La fantasía de Trump y Netanyahu de hundir por la fuerza el régimen iraní ha provocado una guerra regional fuera de control

De todos los escenarios posibles abiertos cuando el pasado 28 de febrero Donald Trump y Benjamín Netanyahu ordenaron atacar Irán —sin excusa alguna de legítima defensa o mandato internacional, sin autorización del Congreso de EE UU y sin informar a la OTAN—, la guerra se encuentra en uno de los más nefastos. ...

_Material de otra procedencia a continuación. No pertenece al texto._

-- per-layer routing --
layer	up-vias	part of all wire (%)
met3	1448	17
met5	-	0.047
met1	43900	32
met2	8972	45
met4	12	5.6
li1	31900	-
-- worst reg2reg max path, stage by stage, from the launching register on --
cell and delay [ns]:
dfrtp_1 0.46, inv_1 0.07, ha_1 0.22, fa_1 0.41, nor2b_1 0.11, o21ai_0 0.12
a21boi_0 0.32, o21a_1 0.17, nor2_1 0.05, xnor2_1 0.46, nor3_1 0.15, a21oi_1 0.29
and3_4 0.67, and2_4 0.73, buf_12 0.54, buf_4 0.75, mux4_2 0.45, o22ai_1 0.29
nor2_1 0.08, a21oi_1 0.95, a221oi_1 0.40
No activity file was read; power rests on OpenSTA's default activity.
`src/rtl/assert_macros.svh`:
```
// concurrent assertion helpers, clocked on clock and held off during reset
`ifndef ASSERT_MACROS_SVH
`define ASSERT_MACROS_SVH

`ifndef NO_ASSERTIONS
`define ASSERT_PROP(label, prop, msg) \
   label: assert property (@(posedge clock) disable iff (reset) (prop)) else $error(msg);
`define ASSERT_NEVER(label, cond, msg) \
   label: assert property (@(posedge clock) disable iff (reset) !(cond)) else $error(msg);
`else
`define ASSERT_PROP(label, prop, msg)
`define ASSERT_NEVER(label, cond, msg)
`endif

`endif

```
`src/rtl/b64d_pkg.sv`:
```
package b64d_pkg;

   localparam int SYM_W = 8;
   localparam int SEXTET_W = 6;
   localparam int BYTE_W = 8;
   localparam int GROUP_N = 3;

   localparam logic [SYM_W-1:0] PAD_SYMBOL = 8'h3d;

   typedef enum logic [1:0] {
      CAUSE_END     = 2'd0,
      CAUSE_PAD     = 2'd1,
      CAUSE_INVALID = 2'd2
   } cause_type;

   typedef struct packed {
      logic [SYM_W-1:0] symbol;
      logic             end_of_text;
   } req_payload_type;

   typedef struct packed {
      logic [BYTE_W-1:0] data_byte;
      logic              byte_present;
      logic              final_result;
      logic [1:0]        stop_cause;
   } rsp_payload_type;

   // up to three words produced by one accepted character
   typedef struct packed {
      logic [GROUP_N-1:0][BYTE_W-1:0] bytes;
      logic [1:0]                     last_idx;
      logic                           present;
      logic                           fin;
      cause_type                      cause;
   } group_type;

   // bit 6 set: not in the alphabet
   function automatic logic [SEXTET_W:0] map_symbol(logic [SYM_W-1:0] c);
      logic [SEXTET_W:0] v;
      v = 7'h40;
      if (c >= 8'h41 && c <= 8'h5a) begin
         v = {1'b0, 6'(c - 8'h41)};
      end else if (c >= 8'h61 && c <= 8'h7a) begin
         v = {1'b0, 6'(c - 8'h61 + 8'd26)};
      end else if (c >= 8'h30 && c <= 8'h39) begin
         v = {1'b0, 6'(c - 8'h30 + 8'd52)};
      end else if (c == 8'h2b) begin
         v = 7'd62;
      end else if (c == 8'h2f) begin
         v = 7'd63;
      end
      return v;
   endfunction

   function automatic logic is_space(logic [SYM_W-1:0] c);
      return (c >= 8'd9 && c <= 8'd13) || c == 8'd32;
   endfunction

   function automatic logic [BYTE_W-1:0] join0(logic [5:0] s0, logic [5:0] s1);
      return {s0, s1[5:4]};
   endfunction

   function automatic logic [BYTE_W-1:0] join1(logic [5:0] s1, logic [5:0] s2);
      return {s1[3:0], s2[5:2]};
   endfunction

   function automatic logic [BYTE_W-1:0] join2(logic [5:0] s2, logic [5:0] s3);
      return {s2[1:0], s3};
   endfunction

endpackage

```
`src/rtl/b64d_stream_if.sv`:
```
interface b64d_stream_if #(
   parameter type payload_type = logic
);
   logic        valid;
   logic        ready;
   payload_type payload;

   modport source (output valid, output payload, input ready);
   modport sink (input valid, input payload, output ready);
endinterface

```
`src/rtl/b64d_input_stage.sv`:
```
module b64d_input_stage (
   input  logic                      clock,
   input  logic                      reset,
   input  logic                      req_valid,
   input  b64d_pkg::req_payload_type req_item,
   output logic                      req_ready,
   input  logic                      take,
   output logic                      item_valid,
   output b64d_pkg::req_payload_type item
);

   logic                      valid_ff;
   b64d_pkg::req_payload_type item_ff;

   assign req_ready = !valid_ff || take;
   assign item_valid = valid_ff;
   assign item = item_ff;

   always_ff @(posedge clock) begin
      if (reset) begin
         valid_ff <= 1'b0;
      end else if (req_valid && req_ready) begin
         valid_ff <= 1'b1;
      end else if (take) begin
         valid_ff <= 1'b0;
      end
   end

   always_ff @(posedge clock) begin
      if (req_valid && req_ready) begin
         item_ff <= req_item;
      end
   end

endmodule

```
`src/rtl/b64d_decode.sv`:
```
module b64d_decode (
   input  logic                      clock,
   input  logic                      reset,
   input  logic                      item_valid,
   input  b64d_pkg::req_payload_type item,
   input  logic                      grp_ready,
   output logic                      take,
   output logic                      grp_push,
   output b64d_pkg::group_type       grp_data
);

   logic [b64d_pkg::GROUP_N-1:0][b64d_pkg::SEXTET_W-1:0] sextet_ff, sextet_in;
   logic [1:0]          held_ff, held_in;
   logic                halted_ff, halted_in;
   b64d_pkg::cause_type cause_ff, cause_in;

   logic [b64d_pkg::SEXTET_W:0] mapped;
   logic                        emits;

   always_comb begin
      mapped = b64d_pkg::map_symbol(item.symbol);
      sextet_in = sextet_ff;
      held_in = held_ff;
      halted_in = halted_ff;
      cause_in = cause_ff;
      emits = 1'b0;
      grp_data = '0;
      grp_data.cause = b64d_pkg::CAUSE_END;

      if (item.end_of_text) begin
         emits = 1'b1;
         grp_data.fin = 1'b1;
         grp_data.cause = halted_ff ? cause_ff : b64d_pkg::CAUSE_END;
         unique case (held_ff)
            2'd2: begin
               grp_data.bytes[0] = b64d_pkg::join0(sextet_ff[0], sextet_ff[1]);
               grp_data.present = 1'b1;
            end
            2'd3: begin
               grp_data.bytes[0] = b64d_pkg::join0(sextet_ff[0], sextet_ff[1]);
               grp_data.bytes[1] = b64d_pkg::join1(sextet_ff[1], sextet_ff[2]);
               grp_data.last_idx = 2'd1;
               grp_data.present = 1'b1;
            end
            default: begin
               grp_data.present = 1'b0;
            end
         endcase
         held_in = 2'd0;
         halted_in = 1'b0;
         cause_in = b64d_pkg::CAUSE_END;
      end else if (!halted_ff && !b64d_pkg::is_space(item.symbol)) begin
         priority if (item.symbol == b64d_pkg::PAD_SYMBOL) begin
            halted_in = 1'b1;
            cause_in = b64d_pkg::CAUSE_PAD;
         end else if (mapped[b64d_pkg::SEXTET_W]) begin
            halted_in = 1'b1;
            cause_in = b64d_pkg::CAUSE_INVALID;
         end else if (held_ff != 2'd3) begin
            sextet_in[held_ff] = mapped[b64d_pkg::SEXTET_W-1:0];
            held_in = held_ff + 2'd1;
         end else begin
            // fourth sextet completes the group
            emits = 1'b1;
            grp_data.bytes[0] = b64d_pkg::join0(sextet_ff[0], sextet_ff[1]);
            grp_data.bytes[1] = b64d_pkg::join1(sextet_ff[1], sextet_ff[2]);
            grp_data.bytes[2] = b64d_pkg::join2(sextet_ff[2],
                                                mapped[b64d_pkg::SEXTET_W-1:0]);
            grp_data.last_idx = 2'd2;
            grp_data.present = 1'b1;
            held_in = 2'd0;
         end
      end

      take = item_valid && (grp_ready || !emits);
      grp_push = take && emits;
   end

   always_ff @(posedge clock) begin
      if (reset) begin
         held_ff <= 2'd0;
         halted_ff <= 1'b0;
         cause_ff <= b64d_pkg::CAUSE_END;
      end else if (take) begin
         held_ff <= held_in;
         halted_ff <= halted_in;
         cause_ff <= cause_in;
      end
   end

   always_ff @(posedge clock) begin
      if (take) begin
         sextet_ff <= sextet_in;
      end
   end

endmodule

```
`src/rtl/b64d_serializer.sv`:
```
module b64d_serializer (
   input  logic                      clock,
   input  logic                      reset,
   input  logic                      grp_push,
   input  b64d_pkg::group_type       grp_data,
   output logic                      grp_ready,
   output logic                      rsp_valid,
   input  logic                      rsp_ready,
   output b64d_pkg::rsp_payload_type rsp_item
);

   b64d_pkg::group_type grp_ff;
   logic                grp_valid_ff;
   logic [1:0]          idx_ff;
   logic                is_last;
   logic                fire;

   assign is_last = idx_ff == grp_ff.last_idx;
   assign fire = grp_valid_ff && rsp_ready;
   assign grp_ready = !grp_valid_ff || (fire && is_last);
   assign rsp_valid = grp_valid_ff;

   always_comb begin
      rsp_item.byte_present = grp_ff.present;
      rsp_item.data_byte = grp_ff.present ? grp_ff.bytes[idx_ff] : '0;
      rsp_item.final_result = grp_ff.fin && is_last;
      rsp_item.stop_cause = (grp_ff.fin && is_last) ? grp_ff.cause
                                                    : b64d_pkg::CAUSE_END;
   end

   always_ff @(posedge clock) begin
      if (reset) begin
         grp_valid_ff <= 1'b0;
         idx_ff <= 2'd0;
      end else if (grp_push) begin
         grp_valid_ff <= 1'b1;
         idx_ff <= 2'd0;
      end else if (fire) begin
         if (is_last) begin
            grp_valid_ff <= 1'b0;
            idx_ff <= 2'd0;
         end else begin
            idx_ff <= idx_ff + 2'd1;
         end
      end
   end

   always_ff @(posedge clock) begin
      if (grp_push) begin
         grp_ff <= grp_data;
      end
   end

endmodule

```
`src/rtl/base64_stream_decoder_core.sv`:
```
// base64 decoder, one character word in per req handshake, one byte word out per rsp
// handshake. req carries symbol and end_of_text; rsp carries data_byte, byte_present,
// final_result and stop_cause.
// whitespace is dropped, the first pad or non-alphabet character halts decoding until
// end_of_text; every fourth alphabet character gives three bytes, and end_of_text
// flushes a partial group and closes with a final word carrying the stop cause.
// a character waits in the input register; one that yields words is decoded
// combinationally into the group register, whose first byte then drives rsp.
// throughput: one character per cycle while the group register is free or the
// character yields no word. a full group or an end marker holds the group register
// until each word it yields (three, two or one) has left the single output register;
// characters that yield nothing keep flowing meanwhile. when rsp stalls, the
// group register holds; req backs up only when the next character itself needs it.
// reset (synchronous) empties both registers and clears the collected group and
// halt state; no clearing pass is needed.
`include "assert_macros.svh"

module base64_stream_decoder_core (
   input logic           clock,
   input logic           reset,
   b64d_stream_if.sink   req,
   b64d_stream_if.source rsp
);

   logic                      item_valid;
   b64d_pkg::req_payload_type item;
   logic                      take;
   logic                      grp_push;
   logic                      grp_ready;
   b64d_pkg::group_type       grp_data;
   b64d_pkg::rsp_payload_type rsp_item;

   b64d_input_stage u_input (
      .clock      (clock),
      .reset      (reset),
      .req_valid  (req.valid),
      .req_item   (req.payload),
      .req_ready  (req.ready),
      .take       (take),
      .item_valid (item_valid),
      .item       (item)
   );

   b64d_decode u_decode (
      .clock      (clock),
      .reset      (reset),
      .item_valid (item_valid),
      .item       (item),
      .grp_ready  (grp_ready),
      .take       (take),
      .grp_push   (grp_push),
      .grp_data   (grp_data)
   );

   b64d_serializer u_serial (
      .clock     (clock),
      .reset     (reset),
      .grp_push  (grp_push),
      .grp_data  (grp_data),
      .grp_ready (grp_ready),
      .rsp_valid (rsp.valid),
      .rsp_ready (rsp.ready),
      .rsp_item  (rsp_item)
   );

   assign rsp.payload = rsp_item;

   `ASSERT_NEVER(a_no_overwrite, grp_push && !grp_ready, "group pushed over pending words")
   `ASSERT_PROP(a_take_needs_item, take |-> item_valid, "character decoded without one held")
   `ASSERT_PROP(a_empty_only_final, rsp.valid && !rsp_item.byte_present |-> rsp_item.final_result, "word without byte that is not final")
   `ASSERT_PROP(a_cause_on_final, rsp.valid && !rsp_item.final_result |-> rsp_item.stop_cause == b64d_pkg::CAUSE_END, "stop cause on a non-final word")

endmodule
```
`src/flat_wrapper.sv`:
```
// flat-port wrapper written by rule: the top's interface ports become plain ports
module base64_stream_decoder_core_flat 
  (clock, reset, req_valid, req_payload, req_ready, rsp_valid, rsp_payload, rsp_ready);
  b64d_stream_if req_i ();
  b64d_stream_if rsp_i ();
  input logic clock;
  input logic reset;
  input wire logic [$bits(req_i.valid)-1:0] req_valid;
  input wire logic [$bits(req_i.payload)-1:0] req_payload;
  output wire logic [$bits(req_i.ready)-1:0] req_ready;
  output wire logic [$bits(rsp_i.valid)-1:0] rsp_valid;
  output wire logic [$bits(rsp_i.payload)-1:0] rsp_payload;
  input wire logic [$bits(rsp_i.ready)-1:0] rsp_ready;
  assign req_i.valid = req_valid;
  assign req_i.payload = req_payload;
  assign req_ready = req_i.ready;
  assign rsp_valid = rsp_i.valid;
  assign rsp_payload = rsp_i.payload;
  assign rsp_i.ready = rsp_ready;
  base64_stream_decoder_core u_core (.clock(clock), .reset(reset), .req(req_i), .rsp(rsp_i));
endmodule
```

Los bombardeos sobre Irán hace días que dejaron de ser “quirúrgicos” —un eufemismo militar—, multiplicando el número de víctimas civiles; Israel ha llevado la guerra a Líbano, donde ha provocado el desplazamiento forzoso de cientos de miles de personas; y ha pasado a atacar reservas energéticas críticas en Irán en aparente descoordinación con EE UU. Mientras, Trump inunda a diario los medios y las redes sociales con declaraciones contradictorias sobre el objetivo, la estrategia y la marcha de la guerra. En lo que sí se ha mostrado sólido y constante el mandatario estadounidense es en insultar a sus aliados. El viernes llamó “cobardes” a los demás miembros de la OTAN que se niegan a verse arrastrados a una guerra ilegal que ni comparten ni comprenden, al igual que tampoco la apoyan la mayoría de los estadounidenses.